▸ **WHAT NEEDS TO BE DONE**
Starting with the first line and ending with the one that holds "u_core/u_back/o_rsp.result_entry,5", retype the entries exactly.

(Saved data entries)

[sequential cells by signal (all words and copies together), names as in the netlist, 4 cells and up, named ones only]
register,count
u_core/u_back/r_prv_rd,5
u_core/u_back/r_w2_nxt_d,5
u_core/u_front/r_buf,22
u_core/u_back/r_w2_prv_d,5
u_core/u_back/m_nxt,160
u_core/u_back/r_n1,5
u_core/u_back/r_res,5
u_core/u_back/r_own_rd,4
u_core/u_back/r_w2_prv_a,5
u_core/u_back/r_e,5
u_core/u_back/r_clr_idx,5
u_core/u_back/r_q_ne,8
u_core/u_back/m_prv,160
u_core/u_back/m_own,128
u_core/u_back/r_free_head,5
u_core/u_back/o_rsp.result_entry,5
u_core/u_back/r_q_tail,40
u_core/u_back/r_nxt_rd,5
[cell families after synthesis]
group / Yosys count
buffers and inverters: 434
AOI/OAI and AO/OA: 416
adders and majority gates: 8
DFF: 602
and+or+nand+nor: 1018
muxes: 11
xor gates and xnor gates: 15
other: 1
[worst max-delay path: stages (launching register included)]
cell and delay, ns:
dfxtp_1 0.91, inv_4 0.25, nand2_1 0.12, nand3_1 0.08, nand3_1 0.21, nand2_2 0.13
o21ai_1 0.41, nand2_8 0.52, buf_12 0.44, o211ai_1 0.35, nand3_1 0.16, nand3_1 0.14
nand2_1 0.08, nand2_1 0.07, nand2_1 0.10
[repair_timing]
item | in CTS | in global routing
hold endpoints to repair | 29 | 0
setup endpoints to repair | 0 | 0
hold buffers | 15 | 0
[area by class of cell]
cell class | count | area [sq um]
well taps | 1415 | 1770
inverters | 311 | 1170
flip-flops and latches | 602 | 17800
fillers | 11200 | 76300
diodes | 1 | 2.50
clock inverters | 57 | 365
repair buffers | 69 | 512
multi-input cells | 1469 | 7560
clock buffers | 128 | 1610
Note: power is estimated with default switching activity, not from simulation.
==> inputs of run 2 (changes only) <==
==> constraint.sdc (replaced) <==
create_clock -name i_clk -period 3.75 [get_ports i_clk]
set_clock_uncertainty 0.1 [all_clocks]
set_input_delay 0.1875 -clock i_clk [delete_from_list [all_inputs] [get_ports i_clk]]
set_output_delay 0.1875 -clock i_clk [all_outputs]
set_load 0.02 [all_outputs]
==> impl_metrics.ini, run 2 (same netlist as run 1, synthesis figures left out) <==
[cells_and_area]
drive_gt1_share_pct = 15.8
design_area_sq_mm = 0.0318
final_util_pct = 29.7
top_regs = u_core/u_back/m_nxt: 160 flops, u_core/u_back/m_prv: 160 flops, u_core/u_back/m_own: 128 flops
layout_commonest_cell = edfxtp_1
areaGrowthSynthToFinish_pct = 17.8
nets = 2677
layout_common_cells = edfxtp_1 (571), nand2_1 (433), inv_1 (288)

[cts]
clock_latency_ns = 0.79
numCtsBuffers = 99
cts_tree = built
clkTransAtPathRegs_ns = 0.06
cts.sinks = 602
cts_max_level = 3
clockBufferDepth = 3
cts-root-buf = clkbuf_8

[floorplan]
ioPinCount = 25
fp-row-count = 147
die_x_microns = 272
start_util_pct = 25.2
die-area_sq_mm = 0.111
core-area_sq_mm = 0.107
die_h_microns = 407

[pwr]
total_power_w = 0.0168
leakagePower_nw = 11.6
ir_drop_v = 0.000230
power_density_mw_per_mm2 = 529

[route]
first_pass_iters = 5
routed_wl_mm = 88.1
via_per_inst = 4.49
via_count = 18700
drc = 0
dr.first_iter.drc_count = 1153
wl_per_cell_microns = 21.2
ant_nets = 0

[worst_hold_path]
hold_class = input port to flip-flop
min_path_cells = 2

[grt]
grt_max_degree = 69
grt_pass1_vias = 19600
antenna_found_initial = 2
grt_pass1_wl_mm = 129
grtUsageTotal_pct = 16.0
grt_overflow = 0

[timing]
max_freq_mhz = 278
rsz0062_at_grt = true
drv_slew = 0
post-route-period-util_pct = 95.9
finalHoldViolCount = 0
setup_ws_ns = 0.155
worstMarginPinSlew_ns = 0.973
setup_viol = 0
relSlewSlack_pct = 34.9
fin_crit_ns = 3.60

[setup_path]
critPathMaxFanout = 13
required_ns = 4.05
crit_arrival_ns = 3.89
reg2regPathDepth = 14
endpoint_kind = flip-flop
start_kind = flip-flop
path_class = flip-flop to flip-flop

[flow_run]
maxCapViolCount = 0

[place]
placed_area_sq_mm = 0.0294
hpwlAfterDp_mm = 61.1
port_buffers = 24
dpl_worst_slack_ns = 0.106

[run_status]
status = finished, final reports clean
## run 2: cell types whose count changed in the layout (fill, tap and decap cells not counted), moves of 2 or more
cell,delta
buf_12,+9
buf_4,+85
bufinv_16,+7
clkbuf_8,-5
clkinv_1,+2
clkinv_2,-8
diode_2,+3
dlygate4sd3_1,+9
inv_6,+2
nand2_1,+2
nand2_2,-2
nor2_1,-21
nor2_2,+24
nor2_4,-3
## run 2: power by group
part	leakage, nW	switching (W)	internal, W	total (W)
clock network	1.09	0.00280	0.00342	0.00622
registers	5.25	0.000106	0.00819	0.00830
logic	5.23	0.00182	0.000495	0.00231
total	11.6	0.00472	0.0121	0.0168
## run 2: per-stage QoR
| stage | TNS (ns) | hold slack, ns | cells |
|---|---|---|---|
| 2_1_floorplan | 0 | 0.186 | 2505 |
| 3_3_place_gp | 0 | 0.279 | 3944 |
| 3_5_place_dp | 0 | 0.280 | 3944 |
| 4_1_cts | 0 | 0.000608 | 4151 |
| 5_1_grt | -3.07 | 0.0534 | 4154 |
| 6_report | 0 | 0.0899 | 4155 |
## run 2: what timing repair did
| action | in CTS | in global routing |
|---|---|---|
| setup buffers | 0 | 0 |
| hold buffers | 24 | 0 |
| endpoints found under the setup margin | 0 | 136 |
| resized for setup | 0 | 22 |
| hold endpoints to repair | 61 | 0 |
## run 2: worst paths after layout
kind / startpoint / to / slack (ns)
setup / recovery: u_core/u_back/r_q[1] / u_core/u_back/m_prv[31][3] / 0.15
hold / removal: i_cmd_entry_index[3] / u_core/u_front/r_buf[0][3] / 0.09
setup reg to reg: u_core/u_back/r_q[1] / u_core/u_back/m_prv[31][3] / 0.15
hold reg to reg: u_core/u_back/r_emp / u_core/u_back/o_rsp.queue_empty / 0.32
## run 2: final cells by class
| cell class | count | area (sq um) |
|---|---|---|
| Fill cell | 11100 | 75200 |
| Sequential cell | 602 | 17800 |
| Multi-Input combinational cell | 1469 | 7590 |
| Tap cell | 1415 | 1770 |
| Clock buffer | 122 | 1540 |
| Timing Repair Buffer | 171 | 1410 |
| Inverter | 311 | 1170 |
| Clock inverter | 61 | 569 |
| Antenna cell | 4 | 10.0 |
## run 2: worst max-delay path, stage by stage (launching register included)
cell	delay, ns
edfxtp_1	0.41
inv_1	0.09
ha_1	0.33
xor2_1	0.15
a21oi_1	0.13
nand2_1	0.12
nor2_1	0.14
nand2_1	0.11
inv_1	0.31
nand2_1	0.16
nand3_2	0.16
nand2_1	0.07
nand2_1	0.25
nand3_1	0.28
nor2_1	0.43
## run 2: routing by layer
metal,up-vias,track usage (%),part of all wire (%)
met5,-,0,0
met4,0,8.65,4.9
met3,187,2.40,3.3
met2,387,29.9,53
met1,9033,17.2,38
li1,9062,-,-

▸ **REPLY**
[sequential cells by signal (all words and copies together), names as in the netlist, 4 cells and up, named ones only]
register,count
u_core/u_back/r_prv_rd,5
u_core/u_back/r_w2_nxt_d,5
u_core/u_front/r_buf,22
u_core/u_back/r_w2_prv_d,5
u_core/u_back/m_nxt,160
u_core/u_back/r_n1,5
u_core/u_back/r_res,5
u_core/u_back/r_own_rd,4
u_core/u_back/r_w2_prv_a,5
u_core/u_back/r_e,5
u_core/u_back/r_clr_idx,5
u_core/u_back/r_q_ne,8
u_core/u_back/m_prv,160
u_core/u_back/m_own,128
u_core/u_back/r_free_head,5
u_core/u_back/o_rsp.result_entry,5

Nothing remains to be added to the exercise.